Category Archives: localization

glibc 2.28: New and Updated Locales

See also:

New version 2.28 of glibc library has been released according to the schedule, that means on August 1, 2018. This time the changes in locale support are not revolutionary. Most of them just continue the works started and partially completed in the previous versions.

Alphabetic Collation

Shortly after the previous release the work on polishing the alphabetic sorting has been finished. This applies to all languages because the collation algorithm must support not just the current locale but also must be able to handle the foreign characters. The collation rules according to ISO 14654:2016 standard have been fully imported. The standard itself also evolves although the changes are little relevant from the end users’ point of view. For example, they apply to the punctuation marks or some rare letters used in little known languages.

Internally in glibc automatic collation tests for over 50 languages have been added. In future they will detect any upstream errors immediately.

Regular Expressions

Here are some problems being a consequence of corrected sort order. It turns out that the range regular expressions take the collation rules of the current locale into account. As a result:

  • The [a-z] expression matches not only the lowercase letters but also uppercase because they are interlaced between the lowercase in the collation order (e.g., a, A, b, B, …), but does not match Z because it is collated after z.
  • Source code manipulation systems which so far assumed that all source file names start with the lowercase letter, that means the regular expression [a-z]* matches them all except Makefile, have stopped working correctly.
  • The [0-9] expression now matches not just the digits from 0 to 9 but also all mathematical symbols which can be interpreted as numbers, that means, for example, fractions, superscript and subscript digits, digits from other numeral systems (Eastern Arabic, Indian, etc.)

There are many good reasons why ranges in regular expressions should be based on Unicode codepoint order rather than locale dependent collation order.

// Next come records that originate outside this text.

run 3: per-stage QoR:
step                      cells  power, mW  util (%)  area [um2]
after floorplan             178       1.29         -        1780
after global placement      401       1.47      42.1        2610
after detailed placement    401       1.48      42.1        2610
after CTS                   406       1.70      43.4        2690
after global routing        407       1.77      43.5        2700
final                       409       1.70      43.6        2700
### src/itda_pkg.sv
package itda_pkg;

    // Register and character widths
    localparam int MIN_WIDTH_W = 7;
    localparam int CHAR_W      = 8;

    // Characters the block emits
    localparam logic [CHAR_W-1:0] CH_ZERO  = 8'h30;
    localparam logic [CHAR_W-1:0] CH_MINUS = 8'h2D;
    localparam logic [CHAR_W-1:0] CH_SPACE = 8'h20;

    // Program steps
    typedef enum logic [2:0] {
        S_IDLE,
        S_CONV,
        S_SETUP,
        S_PAD,
        S_SIGN,
        S_DIGIT
    } t_step;

    // Datapath actions, one per control word
    typedef enum logic [2:0] {
        A_LOAD,
        A_SHIFT,
        A_SETUP,
        A_SPACE,
        A_MINUS,
        A_DIGIT
    } t_act;

    // Skip conditions: when true the action is dropped and the step jumps
    typedef enum logic [2:0] {
        C_NEVER,
        C_ALWAYS,
        C_NO_IN,
        C_BITS_DONE,
        C_PAD_DONE,
        C_POSITIVE,
        C_DIGITS_DONE
    } t_cond;

    typedef struct packed {
        t_act  act;
        t_cond cond;
        t_step jmp;
        t_step nxt;
    } t_cword;

    // Status from the datapath to the sequencer
    typedef struct packed {
        logic no_in;
        logic bits_done;
        logic pad_done;
        logic positive;
        logic digits_done;
        logic slot_free;
    } t_flags;

    // Control from the sequencer to the datapath
    typedef struct packed {
        t_act act;
        logic fire;
        logic idle;
    } t_ctrl;

endpackage

### src/itda_seq.sv
module itda_seq
    import itda_pkg::*;
(
    input  logic   i_clk,
    input  logic   i_rst_n,
    input  t_flags i_flags,
    output t_ctrl  o_ctrl
);

    t_step  r_step;
    t_step  n_step;
    t_cword w_cw;
    logic   w_skip;
    logic   w_emit;
    logic   w_stall;

    // Control store: one word per step
    function automatic t_cword rom(input t_step s);
        t_cword w;
        case (s)
            S_IDLE:  w = '{act: A_LOAD,  cond: C_NO_IN,       jmp: S_IDLE,  nxt: S_CONV};
            S_CONV:  w = '{act: A_SHIFT, cond: C_BITS_DONE,   jmp: S_SETUP, nxt: S_CONV};
            S_SETUP: w = '{act: A_SETUP, cond: C_NEVER,       jmp: S_PAD,   nxt: S_PAD};
            S_PAD:   w = '{act: A_SPACE, cond: C_PAD_DONE,    jmp: S_SIGN,  nxt: S_PAD};
            S_SIGN:  w = '{act: A_MINUS, cond: C_POSITIVE,    jmp: S_DIGIT, nxt: S_DIGIT};
            S_DIGIT: w = '{act: A_DIGIT, cond: C_DIGITS_DONE, jmp: S_IDLE,  nxt: S_DIGIT};
            default: w = '{act: A_SETUP, cond: C_ALWAYS,      jmp: S_IDLE,  nxt: S_IDLE};
        endcase
        return w;
    endfunction

    // Decode the current word and pick the next step
    always_comb begin
        w_cw = rom(r_step);
        case (w_cw.cond)
            C_NEVER:       w_skip = 1'b0;
            C_ALWAYS:      w_skip = 1'b1;
            C_NO_IN:       w_skip = i_flags.no_in;
            C_BITS_DONE:   w_skip = i_flags.bits_done;
            C_PAD_DONE:    w_skip = i_flags.pad_done;
            C_POSITIVE:    w_skip = i_flags.positive;
            C_DIGITS_DONE: w_skip = i_flags.digits_done;
            default:       w_skip = 1'b1;
        endcase
        w_emit  = (w_cw.act == A_SPACE) || (w_cw.act == A_MINUS) || (w_cw.act == A_DIGIT);
        // hold an emitting step while the output register is occupied
        w_stall = !w_skip && w_emit && !i_flags.slot_free;
        if (w_skip) begin
            n_step = w_cw.jmp;
        end else if (w_stall) begin
            n_step = r_step;
        end else begin
            n_step = w_cw.nxt;
        end
        o_ctrl.act  = w_cw.act;
        o_ctrl.fire = !w_skip && !w_stall;
        o_ctrl.idle = (r_step == S_IDLE);
    end

    // Step counter
    always_ff @(posedge i_clk) begin
        if (!i_rst_n) begin
            r_step <= S_IDLE;
        end else begin
            r_step <= n_step;
        end
    end

endmodule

Since the error has been spotted late in the development cycle, in the beginning of July, a quick workaround has been introduced which deinterlaced the collation order of the lowercase and uppercase letters of the Latin alphabet. However, this workaround is temporary and will be reverted as soon as the correct implementation of the regular expressions is available.

Unicode 11

Full support of Unicode 11 standard has been introduced. This means that the rules of assignment of the new characters and alphabets to their proper categories (like letters, digits, punctuation marks etc.) and the new transliteration rules have been added. Also new emoji characters have been added. Of course, those changes usually apply to other alphabets than those commonly used in Europe. For example, single characters have been added to Armenian, Hebrew, Arabic and some Indian scripts. Whole Mtavruli block in Georgian script, Hanifi Rohingya, Sogdian and Old Sogdian, Dogri, Gondi, and Makasar scripts, Maya and Siyaq numerals, etc. Many of these characters and scripts are just historic.

New Locales

This time only two new locales have been added: Lower Sorbian and Yakut. Lower Sorbian is a Slavic language, closely related with Polish, used in Lower Lusatia which is part of Germany, near Cottbus (Lower Sorbian: Chóśebuz). Sadly, this language is heavily endangered: it is used by only 6–7 thousand people. Yakut language (also known as Sakha) belongs to the Turkic family, it is used by approx. 450 thousand people in Sakha Republic (Yakutia) which is part of the Russian Federation. They make nearly half of the population of the region.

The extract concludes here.